It is reported that a woman was sexually assaulted while running in a park in September 2017. Immediately after the incident, the woman advised her husband that the defendant was the assailant, and the husband detained the defendant until the police arrived. Upon arrival, the police questioned the defendant, read him his Miranda warnings, and took him to the police station where he was held in a cell. Additionally, DNA samples were taken from the defendant. The defendant was ultimately released and was formally arrested and charged with sexual battery in November 2018. The defendant then moved to have the charge dismissed, arguing that he was not charged within 175 days of his arrest as required by Florida’s speedy trial law. The court agreed and dismissed the charge, after which the State appealed.

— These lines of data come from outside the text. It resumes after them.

==> src/rtl/reg_mem_pipe.sv <==
// MEM/WB pipeline register with valid/ready handshake, flush and an optional
// 2-entry skid buffer. Outputs always come from the head entry.
module reg_mem_pipe #(
   parameter int DATA_W = 32,
   parameter int REG_AW = 5,
   parameter int SKID   = 1
) (
   input  logic              clk,
   input  logic              rst,
   input  logic              flush,
   input  logic              in_valid,
   output logic              in_ready,
   input  logic              MemtoReg,
   input  logic              RegWrite,
   input  logic [DATA_W-1:0] dmem_rdata,
   input  logic [DATA_W-1:0] alu_out,
   input  logic [REG_AW-1:0] rfile_wn,
   output logic              out_valid,
   input  logic              out_ready,
   output logic              out_MemtoReg,
   output logic              out_RegWrite,
   output logic [DATA_W-1:0] out_dmem_rdata,
   output logic [DATA_W-1:0] out_alu_out,
   output logic [REG_AW-1:0] out_rfile_wn,
   output logic [1:0]        occupancy
);

   localparam int EW = 2 + 2 * DATA_W + REG_AW;

   logic [EW-1:0] in_ent;
   logic [EW-1:0] hd_p0;
   logic          hd_vld_p0;
   logic          hd_regwrite;
   logic          in_fire;
   logic          out_fire;

   assign in_ent   = {MemtoReg, RegWrite, dmem_rdata, alu_out, rfile_wn};
   assign in_fire  = in_valid & in_ready;
   assign out_fire = hd_vld_p0 & out_ready;

   // WB side: everything visible downstream is decoded from the head entry
   assign {out_MemtoReg, hd_regwrite, out_dmem_rdata, out_alu_out, out_rfile_wn} = hd_p0;
   assign out_valid    = hd_vld_p0;
   assign out_RegWrite = hd_regwrite & hd_vld_p0 & (out_rfile_wn != '0);

   generate
      if (SKID != 0) begin : g_skid
         typedef enum logic [1:0] {EMPTY, ONE, FULL} state_t;

         state_t        state_q, state_d;
         logic          rdy_q;
         logic [EW-1:0] sk_p0;
         logic          ld_hd_in, ld_sk_in, ld_hd_sk;

         always_comb begin
            state_d  = state_q;
            ld_hd_in = 1'b0;
            ld_sk_in = 1'b0;
            ld_hd_sk = 1'b0;
            if (flush) begin
               state_d = EMPTY;
            end else begin
               case (state_q)
                  EMPTY: begin
                     if (in_fire) begin
                        ld_hd_in = 1'b1;
                        state_d  = ONE;
                     end
                  end
                  ONE: begin
                     if (in_fire && out_fire) begin
                        ld_hd_in = 1'b1;
                     end else if (in_fire) begin
                        ld_sk_in = 1'b1;
                        state_d  = FULL;
                     end else if (out_fire) begin
                        state_d  = EMPTY;
                     end
                  end
                  FULL: begin
                     if (out_fire) begin
                        ld_hd_sk = 1'b1;
                        state_d  = ONE;
                     end
                  end
                  default: state_d = EMPTY;
               endcase
            end
         end

         // in_ready is registered from the next state so out_ready never reaches it
         always_ff @(posedge clk) begin
            if (rst) begin
               state_q <= EMPTY;
               rdy_q   <= 1'b1;
               hd_p0   <= '0;
               sk_p0   <= '0;
            end else begin
               state_q <= state_d;
               rdy_q   <= (state_d != FULL);
               if (ld_hd_in) hd_p0 <= in_ent;
               if (ld_hd_sk) hd_p0 <= sk_p0;
               if (ld_sk_in) sk_p0 <= in_ent;
            end
         end

         assign in_ready  = rdy_q;
         assign hd_vld_p0 = (state_q != EMPTY);

         always_comb begin
            occupancy = 2'd0;
            case (state_q)
               ONE:     occupancy = 2'd1;
               FULL:    occupancy = 2'd2;
               default: occupancy = 2'd0;
            endcase
         end
      end else begin : g_single
         logic vld_q;

         always_ff @(posedge clk) begin
            if (rst) begin
               vld_q <= 1'b0;
               hd_p0 <= '0;
            end else if (flush) begin
               vld_q <= 1'b0;
            end else if (in_fire) begin
               vld_q <= 1'b1;
               hd_p0 <= in_ent;
            end else if (out_fire) begin
               vld_q <= 1'b0;
            end
         end

         assign in_ready  = ~vld_q | out_ready;
         assign hd_vld_p0 = vld_q;
         assign occupancy = {1'b0, vld_q};
      end
   endgenerate

endmodule
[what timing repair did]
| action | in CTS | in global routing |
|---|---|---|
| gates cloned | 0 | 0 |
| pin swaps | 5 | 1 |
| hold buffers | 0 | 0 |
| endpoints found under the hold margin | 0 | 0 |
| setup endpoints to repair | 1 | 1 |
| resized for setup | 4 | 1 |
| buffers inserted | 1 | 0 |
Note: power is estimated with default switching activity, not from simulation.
--- src/rtl/bbc_mem_sched_pkg.sv ---
// bbc_mem_pkg: shared types and constants for the BBC SDRAM slot scheduler.
package bbc_mem_pkg;

  // Slot owner; encoding is visible on the owner port (0 IDLE .. 3 CPU).
  typedef enum logic [1:0] {
    IDLE = 2'd0,
    LOAD = 2'd1,
    VID  = 2'd2,
    CPU  = 2'd3
  } owner_t;

  typedef logic [24:0] sdram_addr_t;

  // First SDRAM address of the ROM image region.
  localparam sdram_addr_t ROM_BASE_DEFAULT = 25'h080000;

  // Loader FIFO entry: {address[24:0], data[7:0]}.
  localparam int unsigned LD_W = 33;

endpackage
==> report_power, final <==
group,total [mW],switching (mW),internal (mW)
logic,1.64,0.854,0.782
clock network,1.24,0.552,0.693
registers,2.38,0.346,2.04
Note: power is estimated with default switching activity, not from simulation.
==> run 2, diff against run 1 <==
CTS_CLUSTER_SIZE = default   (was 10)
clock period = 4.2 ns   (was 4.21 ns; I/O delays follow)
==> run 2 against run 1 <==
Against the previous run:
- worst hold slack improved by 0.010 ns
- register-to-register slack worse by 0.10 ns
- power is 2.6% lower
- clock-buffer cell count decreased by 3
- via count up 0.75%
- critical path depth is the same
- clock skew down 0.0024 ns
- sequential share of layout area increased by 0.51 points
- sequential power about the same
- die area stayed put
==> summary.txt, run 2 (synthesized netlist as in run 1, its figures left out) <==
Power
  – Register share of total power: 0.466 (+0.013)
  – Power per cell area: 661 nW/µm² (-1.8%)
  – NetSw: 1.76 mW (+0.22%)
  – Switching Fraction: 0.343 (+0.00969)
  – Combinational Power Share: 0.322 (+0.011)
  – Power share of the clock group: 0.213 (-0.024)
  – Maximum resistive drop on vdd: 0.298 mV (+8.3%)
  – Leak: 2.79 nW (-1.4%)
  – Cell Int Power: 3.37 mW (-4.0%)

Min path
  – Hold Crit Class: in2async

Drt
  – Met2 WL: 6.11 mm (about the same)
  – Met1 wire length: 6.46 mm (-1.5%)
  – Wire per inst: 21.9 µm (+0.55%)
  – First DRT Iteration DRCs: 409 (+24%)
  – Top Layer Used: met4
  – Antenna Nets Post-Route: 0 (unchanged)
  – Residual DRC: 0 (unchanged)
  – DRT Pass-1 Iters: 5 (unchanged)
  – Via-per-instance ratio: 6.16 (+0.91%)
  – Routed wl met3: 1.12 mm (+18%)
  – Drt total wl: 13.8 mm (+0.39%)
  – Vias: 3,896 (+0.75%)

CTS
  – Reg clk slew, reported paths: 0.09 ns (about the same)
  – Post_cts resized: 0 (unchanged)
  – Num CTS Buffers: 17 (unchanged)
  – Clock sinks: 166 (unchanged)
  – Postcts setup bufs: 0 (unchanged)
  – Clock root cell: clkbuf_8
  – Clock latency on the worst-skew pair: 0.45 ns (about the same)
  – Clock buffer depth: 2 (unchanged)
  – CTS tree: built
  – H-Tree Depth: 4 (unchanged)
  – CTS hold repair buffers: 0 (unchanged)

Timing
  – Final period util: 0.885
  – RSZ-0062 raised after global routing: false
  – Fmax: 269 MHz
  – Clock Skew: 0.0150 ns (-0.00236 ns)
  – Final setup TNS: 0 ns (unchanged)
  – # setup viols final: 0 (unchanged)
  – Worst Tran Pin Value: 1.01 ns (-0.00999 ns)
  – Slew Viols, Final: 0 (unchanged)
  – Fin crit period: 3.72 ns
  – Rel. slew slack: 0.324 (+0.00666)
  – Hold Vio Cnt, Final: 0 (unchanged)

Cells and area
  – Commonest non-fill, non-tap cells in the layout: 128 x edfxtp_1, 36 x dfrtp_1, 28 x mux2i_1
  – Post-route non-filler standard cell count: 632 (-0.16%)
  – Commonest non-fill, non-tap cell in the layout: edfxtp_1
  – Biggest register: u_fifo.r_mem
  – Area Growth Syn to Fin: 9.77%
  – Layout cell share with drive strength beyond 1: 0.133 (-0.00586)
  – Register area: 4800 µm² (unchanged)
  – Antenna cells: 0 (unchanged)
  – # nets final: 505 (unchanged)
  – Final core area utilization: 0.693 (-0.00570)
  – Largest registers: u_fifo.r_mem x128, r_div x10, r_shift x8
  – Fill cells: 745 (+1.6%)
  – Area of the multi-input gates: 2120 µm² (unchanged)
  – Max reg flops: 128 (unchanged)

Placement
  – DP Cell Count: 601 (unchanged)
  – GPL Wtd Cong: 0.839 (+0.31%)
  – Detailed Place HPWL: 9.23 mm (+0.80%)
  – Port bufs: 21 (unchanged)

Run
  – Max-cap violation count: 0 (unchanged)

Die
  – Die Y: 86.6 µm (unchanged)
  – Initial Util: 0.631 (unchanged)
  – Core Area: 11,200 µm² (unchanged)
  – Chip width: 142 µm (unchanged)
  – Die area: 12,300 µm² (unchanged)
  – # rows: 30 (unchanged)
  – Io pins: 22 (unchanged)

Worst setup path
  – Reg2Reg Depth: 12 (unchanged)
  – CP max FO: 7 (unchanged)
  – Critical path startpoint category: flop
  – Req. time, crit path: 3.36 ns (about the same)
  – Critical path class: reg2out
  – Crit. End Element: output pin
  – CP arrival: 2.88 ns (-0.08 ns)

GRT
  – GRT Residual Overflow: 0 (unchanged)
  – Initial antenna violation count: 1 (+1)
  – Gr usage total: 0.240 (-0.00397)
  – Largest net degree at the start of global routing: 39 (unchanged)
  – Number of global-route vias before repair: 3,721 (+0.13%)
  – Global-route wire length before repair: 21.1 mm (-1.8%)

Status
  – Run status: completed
**src/rtl/instruction_fetch_unit.sv**
```systemverilog
// Dual-issue instruction fetch stage.
// Holds the PC, requests one aligned 64-bit pair at a time and presents up to two
// instructions to the instruction buffer. Only one memory request is outstanding at a time.
// Optional feature macro: FETCH_PERF_EN adds the perf_fetched / perf_flushes counters.
module instruction_fetch_unit #(
   parameter logic [31:0] RESET_PC = 32'h0000_0000
) (
   input  logic        clk,
   input  logic        rst,
   input  logic        flush,
   input  logic [31:0] redirect_pc,
   input  logic        stall,
   output logic        imem_req,
   output logic [31:0] imem_addr,
   input  logic        imem_ready,
   input  logic        imem_rvalid,
   input  logic [63:0] imem_rdata,
   output logic [31:0] instructionA,
   output logic [31:0] instructionB,
   output logic [31:0] addressA,
   output logic [31:0] addressB,
   output logic        instructionA_valid,
   output logic        instructionB_valid
`ifdef FETCH_PERF_EN
   ,
   output logic [31:0] perf_fetched,
   output logic [15:0] perf_flushes
`endif
);

   typedef enum logic [1:0] {StReq, StWait, StOut, StDrain} state_e;

   state_e      state_q, state_d;
   // PC is word aligned; only bits [31:2] are stored.
   logic [31:2] pc_q, pc_d;
   logic [31:0] instr_a_q, instr_a_d, instr_b_q, instr_b_d;
   logic [31:0] addr_a_q, addr_a_d, addr_b_q, addr_b_d;
   logic        valid_a_q, valid_a_d, valid_b_q, valid_b_d;

   // Redirect byte offset is ignored.
   logic unused_redirect_lsb;
   assign unused_redirect_lsb = ^redirect_pc[1:0];

   // Moore outputs straight from state/registers.
   assign imem_req           = (state_q == StReq);
   assign imem_addr          = {pc_q[31:3], 3'b000};
   assign instructionA       = instr_a_q;
   assign instructionB       = instr_b_q;
   assign addressA           = addr_a_q;
   assign addressB           = addr_b_q;
   assign instructionA_valid = valid_a_q;
   assign instructionB_valid = valid_b_q;

   // State and presentation registers.
   always_ff @(posedge clk) begin
      if (rst) begin
         state_q   <= StReq;
         pc_q      <= RESET_PC[31:2];
         instr_a_q <= '0;
         instr_b_q <= '0;
         addr_a_q  <= '0;
         addr_b_q  <= '0;
         valid_a_q <= 1'b0;
         valid_b_q <= 1'b0;
      end else begin
         state_q   <= state_d;
         pc_q      <= pc_d;
         instr_a_q <= instr_a_d;
         instr_b_q <= instr_b_d;
         addr_a_q  <= addr_a_d;
         addr_b_q  <= addr_b_d;
         valid_a_q <= valid_a_d;
         valid_b_q <= valid_b_d;
      end
   end

   // Next-state: flush dominates stall and response handling.
   always_comb begin
      state_d   = state_q;
      pc_d      = pc_q;
      instr_a_d = instr_a_q;
      instr_b_d = instr_b_q;
      addr_a_d  = addr_a_q;
      addr_b_d  = addr_b_q;
      valid_a_d = valid_a_q;
      valid_b_d = valid_b_q;

      if (flush) begin
         pc_d      = redirect_pc[31:2];
         instr_a_d = '0;
         instr_b_d = '0;
         addr_a_d  = '0;
         addr_b_d  = '0;
         valid_a_d = 1'b0;
         valid_b_d = 1'b0;
         case (state_q)
            // An accepted request still owes a response that must be dropped.
            StReq:           state_d = imem_ready ? StDrain : StReq;
            StWait, StDrain: state_d = imem_rvalid ? StReq : StDrain;
            default:         state_d = StReq;
         endcase
      end else begin
         case (state_q)
            StReq: begin
               if (imem_ready) state_d = StWait;
            end
            StWait: begin
               if (imem_rvalid) begin
                  state_d   = StOut;
                  valid_a_d = 1'b1;
                  addr_a_d  = {pc_q, 2'b00};
                  if (!pc_q[2]) begin
                     instr_a_d = imem_rdata[31:0];
                     instr_b_d = imem_rdata[63:32];
                     addr_b_d  = {pc_q[31:3], 3'b100};
                     valid_b_d = 1'b1;
                  end else begin
                     // Entered mid-pair: only the upper word belongs to the stream.
                     instr_a_d = imem_rdata[63:32];
                     instr_b_d = '0;
                     addr_b_d  = '0;
                     valid_b_d = 1'b0;
                  end
                  pc_d = {pc_q[31:3] + 29'd1, 1'b0};
               end
            end
            StOut: begin
               if (!stall) begin
                  state_d   = StReq;
                  instr_a_d = '0;
                  instr_b_d = '0;
                  addr_a_d  = '0;
                  addr_b_d  = '0;
                  valid_a_d = 1'b0;
                  valid_b_d = 1'b0;
               end
            end
            default: begin
               if (imem_rvalid) state_d = StReq;
            end
         endcase
      end
   end

`ifdef FETCH_PERF_EN
   logic [31:0] perf_fetched_q;
   logic [15:0] perf_flushes_q;

   // Counts instructions handed over and flush cycles; both wrap.
   always_ff @(posedge clk) begin
      if (rst) begin
         perf_fetched_q <= '0;
         perf_flushes_q <= '0;
      end else begin
         if (valid_a_q && !stall) perf_fetched_q <= perf_fetched_q + (valid_b_q ? 32'd2 : 32'd1);
         if (flush) perf_flushes_q <= perf_flushes_q + 16'd1;
      end
   end

   assign perf_fetched = perf_fetched_q;
   assign perf_flushes = perf_flushes_q;
`endif

   // A response may only arrive while one is owed.
   rvalid_owed_a: assert property (@(posedge clk) disable iff (rst)
      imem_rvalid |-> (state_q == StWait || state_q == StDrain));

endmodule

```
**config.mk**
```make
export PLATFORM = sky130hd
export DESIGN_NAME = instruction_fetch_unit
export DESIGN_NICKNAME = d
export VERILOG_FILES = /design/src/rtl/instruction_fetch_unit.sv
export SDC_FILE = /design/constraint.sdc
export NUM_CORES = 1
export LEC_CHECK = 0
export BUFFER_PORTS_ARGS = -buffer_cell sky130_fd_sc_hd__buf_2
export CAP_MARGIN = 20
export CORE_MARGIN = 5
export CORE_UTILIZATION = 50
export DETAILED_ROUTE_END_ITERATION = 8
export GPL_TIMING_DRIVEN = 0
export PLACE_DENSITY = 0.82
export SLEW_MARGIN = 20
export SYNTH_ARGS = -nofsm -noshare
export SYNTH_HDL_FRONTEND = slang
export SYNTH_SLANG_ARGS = --single-unit
```
**constraint.sdc**
```tcl
create_clock -name clk -period 4.2 [get_ports clk]
set_input_delay 0.42 -clock clk [delete_from_list [all_inputs] [get_ports clk]]
set_output_delay 0.42 -clock clk [all_outputs]
set_load 0.03 [all_outputs]
```
# Yosys cells after proc, flatten, opt, wreduce, memory -nomap -nowiden
# Cells that the tools add are included.
# classes
addsub,1
eq_ne,8
n_mux,30
n_reduce_logical,10
# ops
cell,count
$mux W32,8
$pmux W32 S2,4
$mux W30,3
$add A29 B1 Y29 const B,1
$mux W2,7
$ne A3 B3 Y1 const B,2
$pmux W2 S3,1
$reduce_bool A2 Y1,3
$eq A2 B2 Y1 const B,2
$mux W1,4
$ne A2 B2 Y1 const B,2
$pmux W1 S2,2
$pmux W2 S2,1
$reduce_and A4 Y1,1
$reduce_bool A4 Y1,1
$reduce_or A2 Y1,2
$ne A3 B2 Y1 const B,1
$reduce_and A3 Y1,1
$eq A2 B1 Y1 const B,1
$logic_not A2 Y1,1
$reduce_and A2 Y1,1
# totals
register_bits,162
in_bits,102
output_inout_bits,163
wordCells,57

# Depth between registers and ports, before layout
# Gate-level depths: netlist of the first run.
# depth
word_depth,4
depth_mapped,7
mapped_depth_nobuf,5

# Worst setup path before layout of the first run
# OpenSTA, ideal clock, no wires.
# synth_timing
kind,input-to-reg
from,in flush
to,reg addr_a_q[10] (netlist: addressA[10])
setup_ps,128
arrival_ps,1728
t_required_ps,4072
setup_slack_ps,2344
stages,6
n_path_buf,4
path_cell_list,clkbuf_1 or2_2 clkbuf_1 clkbuf_1 buf_1 nor2_1
# synth_between
elab_chain_len,1
# synth_rtl
element,line,source
start: declaration,10,"input logic flush,"
$reduce_or A2 Y1 (no source line),--,
end signal: assignment,70,addr_a_q <= addr_a_d;
end: declaration,37,"logic [31:0] addr_a_q, addr_a_d, addr_b_q, addr_b_d;"
# Every way passes these cells.
# A chain may end at the register's enable or synchronous reset.

# Worst setup path in the final report of the first run
# layout_timing
from,reg state_q[0]
to,reg instr_b_q[22] (netlist: instructionB[22])
# layout_between
elab_chain_len,3
word_cells_on_any_way,7
cone_classes,eq/ne: 4; mux: 1; reduce/logical: 2
# layout_rtl
element,line,source
start: declaration,33,"state_e state_q, state_d;"
start signal: assignment,57,state_q <= StReq;
start signal: assignment,66,state_q <= state_d;
$eq A2 B1 Y1 or $eq A2 B2 Y1 (tied branches),103,case (state_q)
$ne A2 B2 Y1 (no source line) or $reduce_bool A2 Y1 (tied branches),--,
$reduce_and A3 Y1 (no source line),--,
end signal: assignment,69,instr_b_q <= instr_b_d;
end: declaration,36,"logic [31:0] instr_a_q, instr_a_d, instr_b_q, instr_b_d;"
# Parallel ways exist; a longest one is shown, timed or not.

Determining When an Arrest Occurred

Under Florida’s speedy trial law, a defendant must be charged within 175 days of his or her arrest. On appeal, the court noted that a person could be taken into custody for purposes of requiring a Miranda warning, but not for purposes of triggering the speedy trial rule. Rather, for purposes of evaluating if a person was arrested prior to a formal arrest, the court must conduct a four-part test. Specifically, the court must find that the purpose of the authority was to effect an arrest, the defendant was seized, the police officer communicated an intent to effect an arrest to the defendant, and the defendant believes the officer is there to detain and arrest him.